Christian Heilmann gave an excellent presentation about progressive enhancement using Javascript and AJAX. Christian (currently working for Yahoo! UK) really knows his stuff and his honest, authoritative approach was most welcome.
Christian’s Javascript-centric presentation was a complete contrast to James Edwards‘ — What has AJAX done for us anyway?. Playing Devil’s Advocate to some degree, James entertainingly put forward the case that AJAX isn’t really necessary in most cases, and he made a strong point. I’m always pro keeping things simple (and AJAX is never simple), but then a room full of 100 web geeks were always going to be a tough crowd for this sort of common sense :)

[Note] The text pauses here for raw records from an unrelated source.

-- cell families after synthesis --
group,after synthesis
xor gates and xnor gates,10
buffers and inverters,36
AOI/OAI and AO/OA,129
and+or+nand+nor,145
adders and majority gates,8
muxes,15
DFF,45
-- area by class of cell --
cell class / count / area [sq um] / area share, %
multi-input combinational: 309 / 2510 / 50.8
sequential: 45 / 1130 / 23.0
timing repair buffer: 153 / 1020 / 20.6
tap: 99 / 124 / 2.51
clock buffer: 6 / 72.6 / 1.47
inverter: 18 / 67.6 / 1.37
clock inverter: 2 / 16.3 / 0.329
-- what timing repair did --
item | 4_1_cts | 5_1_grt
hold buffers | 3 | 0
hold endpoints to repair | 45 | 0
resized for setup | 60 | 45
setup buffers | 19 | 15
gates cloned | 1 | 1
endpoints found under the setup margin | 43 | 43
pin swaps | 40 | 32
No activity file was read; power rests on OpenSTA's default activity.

Andy Clarke finished off the presentations with a passionate talk called Beyond progressive enhancement. After the gags (subtle ‘One Step Beyond’ intro and worrying Jeremy Keith prog-rock mock-ups), this was a suitably high-art presentation. Andy is one of the few speakers on ‘the circuit’ these days who really seems to be pushing the boundaries. Not content with sticking to the standard conventions supported by your typical browser, Andy is more concerned with maximising what can be done with the latest and greatest browsers, whilst maintaining an acceptable experience for users of older browsers (i.e. IE). This is leading by example. I’m also loving the fact that he gets clients to sign off a contract stipulating that they have to pay extra for dinosaur browser support. Kudos indeed.
In summary, The Highland Fling was a resounding success, only slightly let down (I guess) by the notable lack of Scottish speakers, although this is something Alan is keen to resolve for next years event. Looking forward to it already…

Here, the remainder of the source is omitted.